=== Data provided ===

`src/rtl/user_strm_arb.sv`:
```
// N-stream aggregator: round-robin host->user arbiter with burst locking, and a tag-driven
// user->host demultiplexer. Define STRM_WORD_SWAP_EN to swap 32-bit halves of every 64-bit lane.
module user_strm_arb #(
  parameter int unsigned NUM_STRM   = 4,
  parameter int unsigned DATA_WIDTH = 64,
  parameter int unsigned BURST_LEN  = 16,
  localparam int unsigned CHAN_W    = (NUM_STRM > 1) ? $clog2(NUM_STRM) : 1
) (
  input  logic                           i_user_clk,
  input  logic                           i_rst,
  input  logic [NUM_STRM-1:0]            i_strm_data_valid,
  output logic [NUM_STRM-1:0]            o_strm_ack,
  input  logic [NUM_STRM*DATA_WIDTH-1:0] i_strm_data,
  output logic                           o_user_data_valid,
  input  logic                           i_user_ack,
  output logic [DATA_WIDTH-1:0]          o_user_data,
  output logic [CHAN_W-1:0]              o_user_chan,
  input  logic                           i_user_data_valid,
  output logic                           o_user_ack,
  input  logic [DATA_WIDTH-1:0]          i_user_data,
  input  logic [CHAN_W-1:0]              i_user_chan,
  output logic [NUM_STRM-1:0]            o_strm_data_valid,
  input  logic [NUM_STRM-1:0]            i_strm_ack,
  output logic [NUM_STRM*DATA_WIDTH-1:0] o_strm_data,
  output logic                           o_chan_err
);

  localparam int unsigned CntW = $clog2(BURST_LEN + 1);

  typedef enum logic [0:0] {StIdle, StLock} state_e;

  function automatic logic [DATA_WIDTH-1:0] lane_xform(input logic [DATA_WIDTH-1:0] d);
    logic [DATA_WIDTH-1:0] r;
    r = d;
`ifdef STRM_WORD_SWAP_EN
    for (int unsigned l = 0; l < DATA_WIDTH / 64; l++) begin
      r[l*64 +: 64] = {d[l*64 +: 32], d[l*64+32 +: 32]};
    end
`endif
    return r;
  endfunction

  function automatic logic [CHAN_W-1:0] chan_inc(input logic [CHAN_W-1:0] c);
    return (32'(c) == NUM_STRM - 1) ? '0 : c + CHAN_W'(1);
  endfunction

  // Host-to-user arbiter and output register
  state_e                state_q, state_d;
  logic [CHAN_W-1:0]     lock_chan_q, lock_chan_d;
  logic [CHAN_W-1:0]     ptr_q, ptr_d;
  logic [CntW-1:0]       cnt_q, cnt_d;
  logic                  fwd_valid_q, fwd_valid_d;
  logic [DATA_WIDTH-1:0] fwd_data_q, fwd_data_d;
  logic [CHAN_W-1:0]     fwd_chan_q, fwd_chan_d;

  logic                  accept, lock_vld, lock_hold, grant_vld;
  logic [CHAN_W-1:0]     grant, scan_start;
  logic [DATA_WIDTH-1:0] sel_data;
  logic [NUM_STRM-1:0]   strm_ack;

  always_comb begin
    int unsigned pos;
    pos        = 0;
    accept     = !fwd_valid_q || i_user_ack;
    lock_vld   = 1'b0;
    for (int unsigned k = 0; k < NUM_STRM; k++) begin
      if (32'(lock_chan_q) == k) lock_vld = i_strm_data_valid[k];
    end
    lock_hold  = (state_q == StLock) && lock_vld && (32'(cnt_q) < BURST_LEN);
    // A finished or broken burst resumes the scan just past the channel that held the lock.
    scan_start = (state_q == StLock) ? chan_inc(lock_chan_q) : ptr_q;

    grant_vld = 1'b0;
    grant     = '0;
    if (lock_hold) begin
      grant_vld = 1'b1;
      grant     = lock_chan_q;
    end else begin
      for (int unsigned i = 0; i < NUM_STRM; i++) begin
        pos = 32'(scan_start) + i;
        if (pos >= NUM_STRM) pos = pos - NUM_STRM;
        for (int unsigned k = 0; k < NUM_STRM; k++) begin
          if (!grant_vld && (k == pos) && i_strm_data_valid[k]) begin
            grant_vld = 1'b1;
            grant     = CHAN_W'(k);
          end
        end
      end
    end

    sel_data = '0;
    strm_ack = '0;
    for (int unsigned k = 0; k < NUM_STRM; k++) begin
      if (32'(grant) == k) begin
        sel_data    = i_strm_data[k*DATA_WIDTH +: DATA_WIDTH];
        strm_ack[k] = !i_rst && accept && grant_vld;
      end
    end

    state_d     = state_q;
    lock_chan_d = lock_chan_q;
    ptr_d       = ptr_q;
    cnt_d       = cnt_q;
    fwd_valid_d = fwd_valid_q;
    fwd_data_d  = fwd_data_q;
    fwd_chan_d  = fwd_chan_q;
    if (accept) begin
      fwd_valid_d = grant_vld;
      if (grant_vld) begin
        fwd_data_d = lane_xform(sel_data);
        fwd_chan_d = grant;
        if (lock_hold) begin
          cnt_d = cnt_q + CntW'(1);
        end else begin
          state_d     = StLock;
          lock_chan_d = grant;
          cnt_d       = CntW'(1);
        end
      end else if (state_q == StLock) begin
        state_d = StIdle;
        ptr_d   = chan_inc(lock_chan_q);
        cnt_d   = '0;
      end
    end
  end

  // User-to-host demultiplexer
  logic [NUM_STRM-1:0]            ret_valid_q, ret_valid_d;
  logic [NUM_STRM*DATA_WIDTH-1:0] ret_data_q, ret_data_d;
  logic                           chan_err_q, chan_err_d;
  logic                           in_range, ret_ack;

  always_comb begin
    in_range = 32'(i_user_chan) < NUM_STRM;
    // Out-of-range tags match no channel, so they are acked and dropped.
    ret_ack  = 1'b1;
    for (int unsigned k = 0; k < NUM_STRM; k++) begin
      if (32'(i_user_chan) == k) ret_ack = !ret_valid_q[k] || i_strm_ack[k];
    end
    ret_ack = ret_ack && !i_rst;

    ret_valid_d = ret_valid_q & ~i_strm_ack;
    ret_data_d  = ret_data_q;
    for (int unsigned k = 0; k < NUM_STRM; k++) begin
      if (i_user_data_valid && ret_ack && (32'(i_user_chan) == k)) begin
        ret_valid_d[k]                         = 1'b1;
        ret_data_d[k*DATA_WIDTH +: DATA_WIDTH] = lane_xform(i_user_data);
      end
    end
    chan_err_d = chan_err_q || (i_user_data_valid && !in_range);
  end

  always_ff @(posedge i_user_clk) begin
    if (i_rst) begin
      state_q     <= StIdle;
      lock_chan_q <= '0;
      ptr_q       <= '0;
      cnt_q       <= '0;
      fwd_valid_q <= 1'b0;
      fwd_data_q  <= '0;
      fwd_chan_q  <= '0;
      ret_valid_q <= '0;
      ret_data_q  <= '0;
      chan_err_q  <= 1'b0;
    end else begin
      state_q     <= state_d;
      lock_chan_q <= lock_chan_d;
      ptr_q       <= ptr_d;
      cnt_q       <= cnt_d;
      fwd_valid_q <= fwd_valid_d;
      fwd_data_q  <= fwd_data_d;
      fwd_chan_q  <= fwd_chan_d;
      ret_valid_q <= ret_valid_d;
      ret_data_q  <= ret_data_d;
      chan_err_q  <= chan_err_d;
    end
  end

  assign o_strm_ack        = strm_ack;
  assign o_user_data_valid = fwd_valid_q;
  assign o_user_data       = fwd_data_q;
  assign o_user_chan       = fwd_chan_q;
  assign o_user_ack        = ret_ack;
  assign o_strm_data_valid = ret_valid_q;
  assign o_strm_data       = ret_data_q;
  assign o_chan_err        = chan_err_q;

endmodule
```
`config.mk`:
```
export PLATFORM = sky130hd
export DESIGN_NAME = user_strm_arb
export DESIGN_NICKNAME = d
export VERILOG_FILES = /design/src/rtl/user_strm_arb.sv
export SDC_FILE = /design/constraint.sdc
export NUM_CORES = 1
export LEC_CHECK = 0
export CAP_MARGIN = 0
export CELL_PAD_IN_SITES_DETAIL_PLACEMENT = 1
export CELL_PAD_IN_SITES_GLOBAL_PLACEMENT = 1
export CORE_AREA = 2 2 262 264
export CTS_CLUSTER_SIZE = 12
export DETAILED_ROUTE_END_ITERATION = 8
export DIE_AREA = 0 0 264 266
export GPL_ROUTABILITY_DRIVEN = 0
export PLACE_DENSITY_LB_ADDON = 0.08
export SLEW_MARGIN = 15
export SYNTH_ARGS = -nofsm -noshare
export SYNTH_HDL_FRONTEND = slang
export SYNTH_SLANG_ARGS = --single-unit
```
`constraint.sdc`:
```
create_clock -name i_user_clk -period 4.9 [get_ports i_user_clk]
set_input_delay 0.98 -clock i_user_clk [delete_from_list [all_inputs] [get_ports i_user_clk]]
set_output_delay 0.98 -clock i_user_clk [all_outputs]
set_load 0.01 [all_outputs]
```
==> summary.md <==
| Metric | Value |
|---|---|
| Status | `complete, no violations` |
| Avg Cell Area, Syn | `7.639 um2` |
| Synth top cells by count | `709 x nand2_1, 337 x dfxtp_1, 334 x a21oi_1, 106 x clkbuf_1, 65 x mux2i_1` |
| Maximum number of pins on one net before global-route repair | `186` |
| Largest fanout of any net on the critical path | `13` |
| Bufs on Longest Clock Path | `3` |
| Actual transition at the worst max-transition pin | `1072 ps` |
| Type of the setup path with the least slack | `in -> out` |
| Vias in the first global route | `17,120` |
| Upper clock frequency limit | `about 220 MHz` |
| Worst reg2reg path depth | `9` |
| Setup repair after global routing missed its margin | `false` |
| Synthesized instance count | `1,958` |
| Clock transition at the register clock pins on the worst setup and hold paths after CTS | `approximately 60 ps` |
| Share of synthesized area occupied by flip-flops and latches | `45.10%` |
| Total number of vias | `16,300` |
| CORE AREA | `slightly below 70,000 um2` |
| Master cell of the clock root buffer | `clkbuf_16` |
| Total negative setup slack | `0 ps` |
| Die height | `266 um` |
| Number of antenna violations at the first check in global routing | `17` |
| Fraction of layout instances using a drive strength above 1 | `4.994%` |
| Average wire length per cell after detail routing | `22.69 um` |
| Static power due to leakage | `about 0.0084 uW` |
| Area growth, synth to finish | `59.48%` |
| Final setup violating endpoints | `0` |
| VDD IR-drop max | `234.0 uV` |
| Wire length of the first global-routing pass | `115.1 mm` |
| Share of flip-flops with an asynchronous set or reset after synthesis | `0%` |
| Top cells by area in the synthesized netlist | `dfxtp_1 45%, nand2_1 18%, a21oi_1 11%` |
| Standard cell with the maximum stage delay on the critical path | `clkdlybuf4s50_1` |
| Critical path's top delay family | `buffers and inverters` |
| Post-Syn Area | `14,960 um2` |
| Critical Path Most Common Cell | `clkdlybuf4s50_1` |
| Buf+Inv Stages, Crit Path | `2` |
| Final core area utilization | `between 30% and 40%` |
| Worst skew pair latency | `between 500 and 600 ps` |
| Final HPWL DP | `roughly 56 mm` |
| EDFF count, synth | `0` |
| Clock tree from TritonCTS | `done` |
| Kind of end point of the critical path | `output port` |
| Row count | `96` |
| Startpoint of the most critical setup path | `i_strm_data_valid[0]` |
| Worst endpoint data arrival time | `approximately 3600 ps` |
| Number of gates given a new drive strength after cts | `0` |
| Reg-to-reg setup timing slack | `1410 ps` |
| Worst setup endpoint | `o_strm_ack[1]` |
| Clock sinks | `337` |
| Via/cell ratio | `between 4 and 5` |
| Path category of the worst min-delay check | `reg -> reg` |
| Worst reg2reg path startpoint | `lock_chan_q[0]$_SDFFE_PP0P_` |
| Max Transition Viols Final | `0` |
| Worst hold margin | `between 400 and 500 ps` |
| Die outline area | `70,220 um2` |
| Drt total wl | `78.31 mm` |
| GRT Total Usage | `21.55%` |
| Count of hold buffers inserted by post-cts repair | `0` |
| GRT Residual Overflow | `0` |
| DRC viols | `0` |
| Cell with the most instances after synthesis | `nand2_1` |
| Post-route clock period utilization | `between 90% and 100%` |
| Number of buffers created by CTS | `43` |
| Cell count along the critical path | `8` |
| Total number of yosys warnings | `0` |
| Sort of element at the start of the critical path | `primary input` |
| Number of filler instances in the final layout | `slightly below 8,000` |
| Cell taking the most area after synthesis | `dfxtp_1` |
| Worst path max stage delay | `580 ps` |
| Initial DRC Count | `749` |
| Worst max-slew margin expressed relative to the limit | `between 20% and 30%` |
| Die width | `264 um` |
| Distinct cell type count of the synthesized netlist | `49` |
| Buffer count from post-CTS setup fixing | `0` |
| Total Nets Final | `2,871` |
| # port buffers | `665` |
| Effective utilization at floorplan | `22.08%` |
| Cell Chain, Critical Path | `clkdlybuf4s50_1, and3b_1, a2111oi_2, or2_4, a21o_4, nand2_2, nor2_1, clkdlybuf4s50_1` |
| I/O pin cnt | `about 670` |
| H-Tree Level Count | `2` |
| Final critical-path required period | `between 4000 and 5000 ps` |
| Antenna violation net count after detailed routing | `0` |
| Max-cap check violation count | `0` |
| Synthesis-stage register bit count | `337` |
| Setup Skew | `24.49 ps` |
| Share of the synthesized area in the top cell type | `45.10%` |
| Number of iterations in the first detailed-routing pass | `5` |
| Required time at the worst-slack endpoint | `between 3000 and 4000 ps` |
| Terminus of the critical flop-to-flop path | `o_user_data[21]$_SDFFE_PP0P_` |
| Net count after synthesis | `2,297` |
| Cells on Worst Hold Path | `2` |
| Hold violation count in the final report | `0` |
| Power density over cell area | `330.7 nW/um2` |
| Synth Flop Type | `dfxtp_1` |
layout make-up:
class | instances | area (um2) | share of cell area [%]
timing repair buffer | 696 | 6993 | 29.31
clock inverter | 15 | 190.2 | 0.7972
antenna | 6 | 15.01 | 0.06294
tap | 882 | 1104 | 4.626
multi-input combinational | 1451 | 7501 | 31.44
clock buffer | 61 | 1294 | 5.423
inverter | 3 | 11.26 | 0.04720
sequential | 337 | 6748 | 28.29
stage by stage:
stage / cell area [um2] / total power, uW / instances / worst slack [ps]
after floorplan: 14960 / 3719 / 1958 / 1090
after CTS: 23840 / 8035 / 3445 / 293.2
final: 23860 / 7888 / 3451 / 321.5
after global routing: 23850 / 8238 / 3448 / 128.4
after detailed placement: 22360 / 4620 / 3369 / 304.9
after global placement: 22360 / 4583 / 3369 / 373.9
cell families (layout without fill, tap and decap cells):
kind of cell             after synthesis  in the layout  synth area share [%]
AND/OR/NAND/NOR                      903            903                 26.21
AO/OA/AOI/OAI                        475            475                 18.47
flip-flops                           337            337                 45.10
buffers and inverters                170            775                 5.186
multiplexers                          67             67                 4.592
adder cells (fa/ha/maj)                5              5                0.4182
other                                  1              7               0.02507
layer usage:
metal	up-vias	wire (um)	GRT usage (%)
met4	20	1498	5.144
met5	-	126	0
li1	7771	-	-
met3	92	5891	7.246
met1	8010	31080	24.40
met2	403	39710	38.83
worst min-delay path, delay by kind of cell (launching register included):
kind               cells  cell delay (ps)
AOI/OAI and AO/OA      1               50
DFF                    1              300
and+or+nand+nor        1               50
power breakdown:
group          total (uW)  switching [uW]  internal [uW]
clock network        3340            1340           2000
logic                1580             813            764
registers            2970            80.0           2890
how the worst min path moves through the flow:
stage                                             from                            to  slack (ps)
final                     o_strm_data[87]$_SDFFE_PP0P_  o_strm_data[87]$_SDFFE_PP0P_         450
after global placement    o_strm_data[17]$_SDFFE_PP0P_  o_strm_data[17]$_SDFFE_PP0P_         440
after CTS                 o_strm_data[87]$_SDFFE_PP0P_  o_strm_data[87]$_SDFFE_PP0P_         450
after global routing      o_strm_data[92]$_SDFFE_PP0P_  o_strm_data[92]$_SDFFE_PP0P_         470
after floorplan                  cnt_q[4]$_SDFFE_PP0P_         cnt_q[4]$_SDFFE_PP0P_         450
after detailed placement  o_strm_data[87]$_SDFFE_PP0P_  o_strm_data[87]$_SDFFE_PP0P_         450
sequential cells by signal (all words and copies together) (netlist names):
signal,count
o_strm_data,256
o_user_data,64
cnt_q,5
o_strm_data_valid,4
lock_chan_q,2
o_user_chan,2
ptr_q,2
o_user_data_valid,1
state_q,1
cell usage in the layout, fill, tap and decap left out, types with 16 or more instances in the layout:
cell | netlist | routed
nand2_1 | 709 | 709
clkdlybuf4s50_1 | 0 | 664
dfxtp_1 | 337 | 336
a21oi_1 | 334 | 334
mux2i_1 | 65 | 65
nor3b_1 | 64 | 63
and3_1 | 64 | 63
o31ai_1 | 63 | 63
o211ai_1 | 63 | 63
clkbuf_16 | 0 | 43
buf_4 | 13 | 23
nor2_1 | 23 | 21
clkbuf_8 | 0 | 16
Note: power is estimated with default switching activity, not from simulation.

===

- [Aim of the task]:
Print the lines above from the one with "Standard cell with" through the one with "GRT Residual Overflow", both included, exactly as written and nothing more.

- [Solution]:
| Standard cell with the maximum stage delay on the critical path | `clkdlybuf4s50_1` |
| Critical path's top delay family | `buffers and inverters` |
| Post-Syn Area | `14,960 um2` |
| Critical Path Most Common Cell | `clkdlybuf4s50_1` |
| Buf+Inv Stages, Crit Path | `2` |
| Final core area utilization | `between 30% and 40%` |
| Worst skew pair latency | `between 500 and 600 ps` |
| Final HPWL DP | `roughly 56 mm` |
| EDFF count, synth | `0` |
| Clock tree from TritonCTS | `done` |
| Kind of end point of the critical path | `output port` |
| Row count | `96` |
| Startpoint of the most critical setup path | `i_strm_data_valid[0]` |
| Worst endpoint data arrival time | `approximately 3600 ps` |
| Number of gates given a new drive strength after cts | `0` |
| Reg-to-reg setup timing slack | `1410 ps` |
| Worst setup endpoint | `o_strm_ack[1]` |
| Clock sinks | `337` |
| Via/cell ratio | `between 4 and 5` |
| Path category of the worst min-delay check | `reg -> reg` |
| Worst reg2reg path startpoint | `lock_chan_q[0]$_SDFFE_PP0P_` |
| Max Transition Viols Final | `0` |
| Worst hold margin | `between 400 and 500 ps` |
| Die outline area | `70,220 um2` |
| Drt total wl | `78.31 mm` |
| GRT Total Usage | `21.55%` |
| Count of hold buffers inserted by post-cts repair | `0` |
| GRT Residual Overflow | `0` |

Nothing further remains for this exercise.